# Task requirements
Everything from the first line of the material below through the line containing "xnor2_1 | 9 |" must be retyped exactly, and nothing past it.

# The records
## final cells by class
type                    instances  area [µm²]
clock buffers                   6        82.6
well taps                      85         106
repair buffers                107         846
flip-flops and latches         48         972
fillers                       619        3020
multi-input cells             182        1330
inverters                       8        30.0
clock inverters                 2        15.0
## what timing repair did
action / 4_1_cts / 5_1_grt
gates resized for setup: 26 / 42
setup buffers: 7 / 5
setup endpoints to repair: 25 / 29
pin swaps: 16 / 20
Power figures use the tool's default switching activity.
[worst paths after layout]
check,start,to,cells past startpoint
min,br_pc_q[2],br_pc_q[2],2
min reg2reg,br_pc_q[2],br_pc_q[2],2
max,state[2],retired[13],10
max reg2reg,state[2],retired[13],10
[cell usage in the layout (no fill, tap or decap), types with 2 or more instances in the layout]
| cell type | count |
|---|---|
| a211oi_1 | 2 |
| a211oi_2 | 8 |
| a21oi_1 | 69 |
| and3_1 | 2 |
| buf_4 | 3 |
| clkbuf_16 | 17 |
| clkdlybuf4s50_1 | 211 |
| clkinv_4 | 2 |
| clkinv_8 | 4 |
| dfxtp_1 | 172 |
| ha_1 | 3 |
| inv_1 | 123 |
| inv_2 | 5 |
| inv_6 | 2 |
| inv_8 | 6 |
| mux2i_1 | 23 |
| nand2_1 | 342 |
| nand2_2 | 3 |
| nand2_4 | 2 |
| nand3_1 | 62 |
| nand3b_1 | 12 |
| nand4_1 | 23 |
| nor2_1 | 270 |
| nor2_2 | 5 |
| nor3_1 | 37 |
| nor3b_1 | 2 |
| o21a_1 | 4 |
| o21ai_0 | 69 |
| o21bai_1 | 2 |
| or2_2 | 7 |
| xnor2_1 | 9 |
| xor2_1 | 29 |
===== src/rtl/cpu_ctrl_pkg.sv =====
// Shared types for the LEGv8 EX-stage hazard and forwarding controller.
package cpu_ctrl_pkg;
  localparam int REG_W    = 5;
  localparam int ZERO_REG = 31;

  typedef enum logic [1:0] {
    FWD_ZERO = 2'b00,
    FWD_MEM  = 2'b01,
    FWD_WB   = 2'b10,
    FWD_RF   = 2'b11
  } fwd_sel_t;

  typedef enum logic [1:0] {
    RUN      = 2'b00,
    STALL_LU = 2'b01,
    STALL_FL = 2'b10
  } hz_state_t;

  typedef struct packed {
    logic             valid;
    logic [REG_W-1:0] rd;
    logic             regwrite;
    logic             memread;
    logic             setflag;
  } slot_t;

  // Observation bundle: FSM state, flag-stall countdown and the scoreboard.
  typedef struct packed {
    hz_state_t  state;
    logic [1:0] flCnt;
    slot_t      ex;
    slot_t      mem;
    slot_t      wb;
  } dbg_t;

  function automatic logic slotWrites(input slot_t s, input logic [REG_W-1:0] src);
    return s.valid && s.regwrite && (s.rd == src);
  endfunction
endpackage


===== src/rtl/hazard_slot_pipe.sv =====
// Three-slot (EX, MEM, WB) scoreboard of in-flight destinations, plus the
// source registers of the instruction currently in EX.
module hazard_slot_pipe
  import cpu_ctrl_pkg::*;
#(
  parameter logic [REG_W-1:0] RESET_SRC = REG_W'(ZERO_REG)
)(
  input  logic             clk,
  input  logic             reset,
  input  slot_t            idSlot,
  input  logic [REG_W-1:0] idRn,
  input  logic [REG_W-1:0] idRm,
  input  logic             bubble,
  output slot_t            exSlot,
  output slot_t            memSlot,
  output slot_t            wbSlot,
  output logic [REG_W-1:0] exRn,
  output logic [REG_W-1:0] exRm
);

  always_ff @(posedge clk or negedge reset) begin
    if (!reset) begin
      exSlot  <= '0;
      memSlot <= '0;
      wbSlot  <= '0;
      exRn    <= RESET_SRC;
      exRm    <= RESET_SRC;
    end else begin
      wbSlot  <= memSlot;
      memSlot <= exSlot;
      // A bubble reads XZR on both ports so it never selects a forward path.
      if (bubble) begin
        exSlot <= '0;
        exRn   <= RESET_SRC;
        exRm   <= RESET_SRC;
      end else begin
        exSlot <= idSlot;
        exRn   <= idRn;
        exRm   <= idRm;
      end
    end
  end

endmodule
`src/rtl/cart_rom_loader.sv`:
```
// cart_rom_loader
//   Bridges the hps_io ioctl download stream to the SDRAM write port. Each
//   ioctl byte becomes one toggle-handshake SDRAM write. ioctl_wait holds
//   off hps_io while a write is outstanding. When the download ends, the
//   bank mask (cart_sz) and console type (gg) are published to the mapper.
//
//   Optional feature: define HEADER_STRIP_EN to add the hdr_skip input.
//   hdr_skip is sampled at the download rise. When it is 1, the first 512
//   bytes are consumed silently and excluded from the byte count.
//
// Ports
//   clk_sys         system clock
//   reset           synchronous, active-high (power/PLL reset)
//   ioctl_download  download window active
//   ioctl_wr        one-cycle byte strobe
//   ioctl_dout      byte data
//   ioctl_index     file slot (2 = Game Gear)
//   hdr_skip        strip a 512-byte header (HEADER_STRIP_EN only)
//   ioctl_wait      hold-off to hps_io
//   mem_waddr       SDRAM byte address
//   mem_din         SDRAM write data
//   mem_we          write request (toggle)
//   mem_we_ack      write acknowledge (toggle; done when equal to mem_we)
//   cart_sz         bank mask, 2^n-1
//   gg              latched ioctl_index==2
//   overflow        sticky: bytes beyond the ROM limit were dropped
//   busy            FSM not idle
//   load_done       one-cycle pulse once a load is committed
module cart_rom_loader #(
  parameter int ADDR_W   = 24,
  parameter int BANK_LSB = 14,
  parameter int SZ_W     = 8
) (
  input  logic              clk_sys,
  input  logic              reset,
  input  logic              ioctl_download,
  input  logic              ioctl_wr,
  input  logic [7:0]        ioctl_dout,
  input  logic [7:0]        ioctl_index,
`ifdef HEADER_STRIP_EN
  input  logic              hdr_skip,
`endif
  output logic              ioctl_wait,
  output logic [ADDR_W-1:0] mem_waddr,
  output logic [7:0]        mem_din,
  output logic              mem_we,
  input  logic              mem_we_ack,
  output logic [SZ_W-1:0]   cart_sz,
  output logic              gg,
  output logic              overflow,
  output logic              busy,
  output logic              load_done
);

  localparam longint unsigned LIMIT = 64'd1 << (BANK_LSB + SZ_W);

  typedef enum logic [1:0] {
    IDLE   = 2'd0,
    ARMED  = 2'd1,
    WRITE  = 2'd2,
    FINISH = 2'd3
  } state_t;

  state_t            state, state_next;
  logic              dl_q;
  logic              dl_rise;
  logic [ADDR_W-1:0] counter;
  logic              gg_pend;
  logic              at_limit;
  logic              skip_active;
  logic              start_write;
  logic              ack_done;
  logic              skip_byte;
  logic              ovf_byte;
  logic              finish;

`ifdef HEADER_STRIP_EN
  logic [9:0] skip_cnt;
  always_comb skip_active = (skip_cnt != '0);
`else
  always_comb skip_active = 1'b0;
`endif

  always_comb dl_rise  = ioctl_download & ~dl_q;
  always_comb at_limit = (64'(counter) >= LIMIT);

  // Round the highest bank index up to the next 2^n-1 by smearing its MSB
  // into every lower bit.
  function automatic logic [SZ_W-1:0] bank_mask(input logic [ADDR_W-1:0] len);
    logic [ADDR_W-1:0] last;
    logic [SZ_W-1:0]   m;
    if (len == '0) return '0;
    last = (len - ADDR_W'(1)) >> BANK_LSB;
    m    = last[SZ_W-1:0];
    for (int unsigned i = 1; i < SZ_W; i++) m = m | (m >> i);
    return m;
  endfunction

  always_ff @(posedge clk_sys) begin
    if (reset) state <= IDLE;
    else       state <= state_next;
  end

  always_comb begin
    state_next  = state;
    start_write = 1'b0;
    ack_done    = 1'b0;
    skip_byte   = 1'b0;
    ovf_byte    = 1'b0;
    finish      = 1'b0;
    busy        = (state != IDLE);
    case (state)
      IDLE: begin
        if (dl_rise) state_next = ARMED;
      end
      ARMED: begin
        if (dl_rise) begin
          state_next = ARMED;
        end else begin
          if (ioctl_wr) begin
            if (skip_active)   skip_byte = 1'b1;
            else if (at_limit) ovf_byte  = 1'b1;
            else begin
              start_write = 1'b1;
              state_next  = WRITE;
            end
          end
          if (!start_write && !ioctl_download) state_next = FINISH;
        end
      end
      WRITE: begin
        // A restart while waiting keeps the write pending; only the ack
        // may release ioctl_wait.
        if (mem_we == mem_we_ack) begin
          ack_done   = 1'b1;
          state_next = ioctl_download ? ARMED : FINISH;
        end
      end
      FINISH: begin
        if (dl_rise) state_next = ARMED;
        else begin
          finish     = 1'b1;
          state_next = IDLE;
        end
      end
      default: state_next = IDLE;
    endcase
  end

  always_ff @(posedge clk_sys) begin
    if (reset) begin
      dl_q       <= 1'b0;
      ioctl_wait <= 1'b0;
      mem_we     <= mem_we_ack;
      mem_waddr  <= '0;
      mem_din    <= '0;
      cart_sz    <= '0;
      gg         <= 1'b0;
      gg_pend    <= 1'b0;
      overflow   <= 1'b0;
      load_done  <= 1'b0;
      counter    <= '0;
`ifdef HEADER_STRIP_EN
      skip_cnt   <= '0;
`endif
    end else begin
      dl_q      <= ioctl_download;
      load_done <= 1'b0;

      if (dl_rise) begin
        counter  <= '0;
        overflow <= 1'b0;
        gg_pend  <= (ioctl_index == 8'd2);
`ifdef HEADER_STRIP_EN
        skip_cnt <= hdr_skip ? 10'd512 : 10'd0;
`endif
      end else if (ack_done) begin
        counter <= counter + ADDR_W'(1);
      end

      if (start_write) begin
        mem_din    <= ioctl_dout;
        mem_waddr  <= counter;
        mem_we     <= ~mem_we;
        ioctl_wait <= 1'b1;
      end

      if (ack_done) ioctl_wait <= 1'b0;

`ifdef HEADER_STRIP_EN
      if (skip_byte) skip_cnt <= skip_cnt - 10'd1;
`endif

      if (ovf_byte) overflow <= 1'b1;

      if (finish) begin
        cart_sz   <= overflow ? '1 : bank_mask(counter);
        gg        <= gg_pend;
        load_done <= 1'b1;
      end
    end
  end

endmodule

```
==> src/rtl/appr_mult_arb.sv <==
// appr_mult_arb: shares one approximate 8x8 multiplier among NUM_REQ requesters.
// Define APPR_MULT_ARB_RR_EN for round-robin arbitration; otherwise lowest eligible index wins.
module appr_mult_arb #(
  parameter int unsigned NUM_REQ = 4,
  parameter int unsigned MUL_LAT = 1
) (
  input  logic                   iClk,
  input  logic                   iRst,
  input  logic [NUM_REQ-1:0]     iReqValid,
  input  logic [8*NUM_REQ-1:0]   iReqData1,
  input  logic [8*NUM_REQ-1:0]   iReqData2,
  output logic [NUM_REQ-1:0]     oReqReady,
  output logic [7:0]             oMulData1,
  output logic [7:0]             oMulData2,
  output logic                   oMulValid,
  input  logic [19:0]            iMulResult,
  output logic [NUM_REQ-1:0]     oRspValid,
  output logic [20*NUM_REQ-1:0]  oRspData,
  input  logic [NUM_REQ-1:0]     iRspReady,
  output logic                   oBusy
);

  localparam int unsigned TAG_W = (NUM_REQ > 1) ? $clog2(NUM_REQ) : 1;
  localparam int unsigned OP_W  = 8;
  localparam int unsigned RES_W = 20;

  logic [NUM_REQ-1:0] pending_q, pending_d;
  logic [NUM_REQ-1:0] rsp_vld_q, rsp_vld_d;
  logic [RES_W-1:0]   rsp_data_q [NUM_REQ];
  logic [RES_W-1:0]   rsp_data_d [NUM_REQ];
  logic [OP_W-1:0]    mul_data1_q, mul_data1_d;
  logic [OP_W-1:0]    mul_data2_q, mul_data2_d;
  logic               mul_vld_q, mul_vld_d;
  logic [TAG_W-1:0]   mul_idx_q, mul_idx_d;
  logic               tag_vld_q [MUL_LAT];
  logic               tag_vld_d [MUL_LAT];
  logic [TAG_W-1:0]   tag_idx_q [MUL_LAT];
  logic [TAG_W-1:0]   tag_idx_d [MUL_LAT];

  logic [NUM_REQ-1:0] eligible_c;
  logic [NUM_REQ-1:0] rsp_hs_c;
  logic               hi_hit_c, lo_hit_c, gnt_any_c;
  logic [TAG_W-1:0]   hi_idx_c, lo_idx_c, gnt_idx_c;

`ifdef APPR_MULT_ARB_RR_EN
  logic [TAG_W-1:0]   ptr_q, ptr_d;
`endif

  assign eligible_c = iReqValid & ~pending_q;
  assign rsp_hs_c   = rsp_vld_q & iRspReady;

  // Grant search: indices above ptr first (round-robin), else lowest eligible index.
  always_comb begin
    hi_hit_c = 1'b0;
    hi_idx_c = '0;
    lo_hit_c = 1'b0;
    lo_idx_c = '0;
    for (int i = int'(NUM_REQ) - 1; i >= 0; i--) begin
      if (eligible_c[i]) begin
`ifdef APPR_MULT_ARB_RR_EN
        if (TAG_W'(i) > ptr_q) begin
          hi_hit_c = 1'b1;
          hi_idx_c = TAG_W'(i);
        end else begin
          lo_hit_c = 1'b1;
          lo_idx_c = TAG_W'(i);
        end
`else
        lo_hit_c = 1'b1;
        lo_idx_c = TAG_W'(i);
`endif
      end
    end
    gnt_any_c = hi_hit_c | lo_hit_c;
    gnt_idx_c = hi_hit_c ? hi_idx_c : lo_idx_c;
  end

  always_comb begin
    oReqReady = '0;
    for (int i = 0; i < int'(NUM_REQ); i++) begin
      if (gnt_any_c && (gnt_idx_c == TAG_W'(i))) oReqReady[i] = 1'b1;
    end
  end

  // Issue stage, tag pipeline and response buffers.
  always_comb begin
    mul_vld_d   = gnt_any_c;
    mul_idx_d   = gnt_any_c ? gnt_idx_c : mul_idx_q;
    mul_data1_d = mul_data1_q;
    mul_data2_d = mul_data2_q;
    for (int i = 0; i < int'(NUM_REQ); i++) begin
      if (gnt_any_c && (gnt_idx_c == TAG_W'(i))) begin
        mul_data1_d = iReqData1[OP_W*i +: OP_W];
        mul_data2_d = iReqData2[OP_W*i +: OP_W];
      end
    end
`ifdef APPR_MULT_ARB_RR_EN
    ptr_d = gnt_any_c ? gnt_idx_c : ptr_q;
`endif
    tag_vld_d[0] = mul_vld_q;
    tag_idx_d[0] = mul_idx_q;
    for (int s = 1; s < int'(MUL_LAT); s++) begin
      tag_vld_d[s] = tag_vld_q[s-1];
      tag_idx_d[s] = tag_idx_q[s-1];
    end
    pending_d = (pending_q | (oReqReady & iReqValid)) & ~rsp_hs_c;
    rsp_vld_d = rsp_vld_q & ~rsp_hs_c;
    for (int i = 0; i < int'(NUM_REQ); i++) begin
      rsp_data_d[i] = rsp_data_q[i];
      if (tag_vld_q[MUL_LAT-1] && (tag_idx_q[MUL_LAT-1] == TAG_W'(i))) begin
        rsp_vld_d[i]  = 1'b1;
        rsp_data_d[i] = iMulResult;
      end
    end
  end

  always_ff @(posedge iClk or posedge iRst) begin
    if (iRst) begin
      pending_q   <= '0;
      rsp_vld_q   <= '0;
      mul_data1_q <= '0;
      mul_data2_q <= '0;
      mul_vld_q   <= 1'b0;
      mul_idx_q   <= '0;
`ifdef APPR_MULT_ARB_RR_EN
      ptr_q       <= TAG_W'(NUM_REQ - 1);
`endif
      for (int i = 0; i < int'(NUM_REQ); i++) rsp_data_q[i] <= '0;
      for (int s = 0; s < int'(MUL_LAT); s++) begin
        tag_vld_q[s] <= 1'b0;
        tag_idx_q[s] <= '0;
      end
    end else begin
      pending_q   <= pending_d;
      rsp_vld_q   <= rsp_vld_d;
      mul_data1_q <= mul_data1_d;
      mul_data2_q <= mul_data2_d;
      mul_vld_q   <= mul_vld_d;
      mul_idx_q   <= mul_idx_d;
`ifdef APPR_MULT_ARB_RR_EN
      ptr_q       <= ptr_d;
`endif
      for (int i = 0; i < int'(NUM_REQ); i++) rsp_data_q[i] <= rsp_data_d[i];
      for (int s = 0; s < int'(MUL_LAT); s++) begin
        tag_vld_q[s] <= tag_vld_d[s];
        tag_idx_q[s] <= tag_idx_d[s];
      end
    end
  end

  always_comb begin
    oRspData = '0;
    for (int i = 0; i < int'(NUM_REQ); i++) oRspData[RES_W*i +: RES_W] = rsp_data_q[i];
  end

  assign oMulData1 = mul_data1_q;
  assign oMulData2 = mul_data2_q;
  assign oMulValid = mul_vld_q;
  assign oRspValid = rsp_vld_q;
  assign oBusy     = |pending_q;

endmodule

# Answer to this exercise
## final cells by class
type                    instances  area [µm²]
clock buffers                   6        82.6
well taps                      85         106
repair buffers                107         846
flip-flops and latches         48         972
fillers                       619        3020
multi-input cells             182        1330
inverters                       8        30.0
clock inverters                 2        15.0
## what timing repair did
action / 4_1_cts / 5_1_grt
gates resized for setup: 26 / 42
setup buffers: 7 / 5
setup endpoints to repair: 25 / 29
pin swaps: 16 / 20
Power figures use the tool's default switching activity.
[worst paths after layout]
check,start,to,cells past startpoint
min,br_pc_q[2],br_pc_q[2],2
min reg2reg,br_pc_q[2],br_pc_q[2],2
max,state[2],retired[13],10
max reg2reg,state[2],retired[13],10
[cell usage in the layout (no fill, tap or decap), types with 2 or more instances in the layout]
| cell type | count |
|---|---|
| a211oi_1 | 2 |
| a211oi_2 | 8 |
| a21oi_1 | 69 |
| and3_1 | 2 |
| buf_4 | 3 |
| clkbuf_16 | 17 |
| clkdlybuf4s50_1 | 211 |
| clkinv_4 | 2 |
| clkinv_8 | 4 |
| dfxtp_1 | 172 |
| ha_1 | 3 |
| inv_1 | 123 |
| inv_2 | 5 |
| inv_6 | 2 |
| inv_8 | 6 |
| mux2i_1 | 23 |
| nand2_1 | 342 |
| nand2_2 | 3 |
| nand2_4 | 2 |
| nand3_1 | 62 |
| nand3b_1 | 12 |
| nand4_1 | 23 |
| nor2_1 | 270 |
| nor2_2 | 5 |
| nor3_1 | 37 |
| nor3b_1 | 2 |
| o21a_1 | 4 |
| o21ai_0 | 69 |
| o21bai_1 | 2 |
| or2_2 | 7 |
| xnor2_1 | 9 |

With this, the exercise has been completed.